Go watch a James Franco directed/starred film and get back to me. He's got like a dozen or so dumpster fires of movies that nobody has even heard of.

You know something is wrong when a person writes, directs, and stars in a screen adaptation of William Faulkner's As I Lay Dying. And not just stars in, but plays a lynchpin character who spells out to the audience what the book is actually about.

Chef was a fun little movie that didn't really seem to get ahead of itself. It felt like a lot of movies that I'd seen in single screen theaters in the late 2000s when "indie movies" were extremely hip. The social media name checking was truly bizarre though.

Every Quintin Tarantino movie is an extreme vanity project, but I think the movies are better off for it.

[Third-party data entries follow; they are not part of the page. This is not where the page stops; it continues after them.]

**config.mk**
```make
export PLATFORM = sky130hd
export DESIGN_NAME = vhist_cell
export DESIGN_NICKNAME = d
export VERILOG_FILES = /design/src/hw/rtl/value_histogram_with_mode_unit_defines.svh /design/src/hw/rtl/vhist_pkg.sv /design/src/hw/rtl/vhist_cell.sv
export SDC_FILE = /design/constraint.sdc
export NUM_CORES = 1
export LEC_CHECK = 0
export ABC_CLOCK_PERIOD_IN_PS = 7300
export BUFFER_PORTS_ARGS = -buffer_cell sky130_fd_sc_hd__buf_2
export CORE_ASPECT_RATIO = 1.5
export CORE_MARGIN = 2
export CORE_UTILIZATION = 25
export CTS_BUF_LIST = sky130_fd_sc_hd__clkbuf_4
export DETAILED_ROUTE_END_ITERATION = 7
export GPL_TIMING_DRIVEN = 0
export SKIP_LAST_GASP = 1
export SLEW_MARGIN = 10
export SYNTH_ARGS = -nofsm -noshare
export SYNTH_HDL_FRONTEND = slang
export SYNTH_SLANG_ARGS = --single-unit
```
**constraint.sdc**
```tcl
create_clock -name clk -period 7.3 [get_ports clk]
set_clock_uncertainty 0.2 [all_clocks]
set_input_delay 1.46 -clock clk [delete_from_list [all_inputs] [get_ports clk]]
set_output_delay 1.46 -clock clk [all_outputs]
set_load 0.1 [all_outputs]
```
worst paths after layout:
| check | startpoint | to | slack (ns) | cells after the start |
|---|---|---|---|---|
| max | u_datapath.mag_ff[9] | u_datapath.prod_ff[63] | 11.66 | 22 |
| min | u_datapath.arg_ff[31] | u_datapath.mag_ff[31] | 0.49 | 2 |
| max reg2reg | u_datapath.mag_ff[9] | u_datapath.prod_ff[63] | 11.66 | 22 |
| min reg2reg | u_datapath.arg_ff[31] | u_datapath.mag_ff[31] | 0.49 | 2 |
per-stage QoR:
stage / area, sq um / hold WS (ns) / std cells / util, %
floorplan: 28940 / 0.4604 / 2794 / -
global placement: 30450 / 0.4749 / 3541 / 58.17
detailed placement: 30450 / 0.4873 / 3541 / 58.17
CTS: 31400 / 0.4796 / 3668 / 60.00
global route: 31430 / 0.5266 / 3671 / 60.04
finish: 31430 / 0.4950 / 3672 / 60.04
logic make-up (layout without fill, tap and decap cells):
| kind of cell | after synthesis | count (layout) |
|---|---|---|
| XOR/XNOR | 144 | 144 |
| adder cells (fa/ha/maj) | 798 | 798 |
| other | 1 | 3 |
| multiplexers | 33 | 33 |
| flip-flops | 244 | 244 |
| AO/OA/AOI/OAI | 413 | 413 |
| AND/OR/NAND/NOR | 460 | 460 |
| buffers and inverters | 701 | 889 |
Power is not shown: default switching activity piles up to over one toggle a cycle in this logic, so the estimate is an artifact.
$ cat src/design/prf_ram.sv
// Generic single-write, single-read synchronous RAM with registered read data.
// No dependencies; used for slot data words and slot metadata.
`default_nettype none

module prf_ram #(
    parameter int WIDTH = 64,
    parameter int DEPTH = 64,
    parameter int AW    = $clog2(DEPTH)
) (
    input  wire logic             i_clk,
    input  wire logic             i_we,
    input  wire logic [AW-1:0]    i_waddr,
    input  wire logic [WIDTH-1:0] i_wdata,
    input  wire logic [AW-1:0]    i_raddr,
    output logic      [WIDTH-1:0] o_rdata
);

    logic [WIDTH-1:0] r_mem [DEPTH];
    logic [WIDTH-1:0] r_rdata;

    always_ff @(posedge i_clk) begin
        if (i_we) begin
            r_mem[i_waddr] <= i_wdata;
        end
        r_rdata <= r_mem[i_raddr];
    end

    assign o_rdata = r_rdata;

endmodule

`default_nettype wire

$ cat config.mk
export PLATFORM = sky130hd
export DESIGN_NAME = prf_ram
export DESIGN_NICKNAME = d
export VERILOG_FILES = /design/src/design/prf_ram.sv
export SDC_FILE = /design/constraint.sdc
export NUM_CORES = 2
export LEC_CHECK = 0
export ABC_CLOCK_PERIOD_IN_PS = 9100
export BUFFER_PORTS_ARGS = -buffer_cell sky130_fd_sc_hd__buf_2
export CELL_PAD_IN_SITES_DETAIL_PLACEMENT = 0
export CELL_PAD_IN_SITES_GLOBAL_PLACEMENT = 2
export CORE_MARGIN = 8
export CORE_UTILIZATION = 54
export DETAILED_ROUTE_END_ITERATION = 6
export PLACE_DENSITY_LB_ADDON = 0.1
export SLEW_MARGIN = 5
export SYNTH_ARGS = -nofsm -noshare
export SYNTH_HDL_FRONTEND = slang
export SYNTH_SLANG_ARGS = --single-unit
export TNS_END_PERCENT = 10
$ cat constraint.sdc
create_clock -name i_clk -period 9.1 [get_ports i_clk]
set_input_delay 0.91 -clock i_clk [delete_from_list [all_inputs] [get_ports i_clk]]
set_output_delay 0.91 -clock i_clk [all_outputs]
set_load 0.05 [all_outputs]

Same with any Hideo Kojima game.
 
Oct 25, 2017
2,660
As an Exectutive Chef for Hyatt Hotels for the past 10 years, I enjoyed the movie... and a lot of us do have sleeves :) Thought its a terrible idea to open your own restaurant its a money pit. Work for a corporation you'll always make more money unless your a celebrity Chef

my biggest gripe with the movie tbh, should've just stuck with the food truck
 

Rassilon

Member
Oct 27, 2017
10,583
UK
One Million Ways to Die in the West.

Seth McFarlane really, really wanted to make out with Charlize Theron so he made a bad movie justifying it. I can think of literally no better example.
Another tangential example is The Orville; the higly produced Seth Mcfarlane Star Trek fan fiction where he is the captain and gets to hang out with ex-Star Trek cast members.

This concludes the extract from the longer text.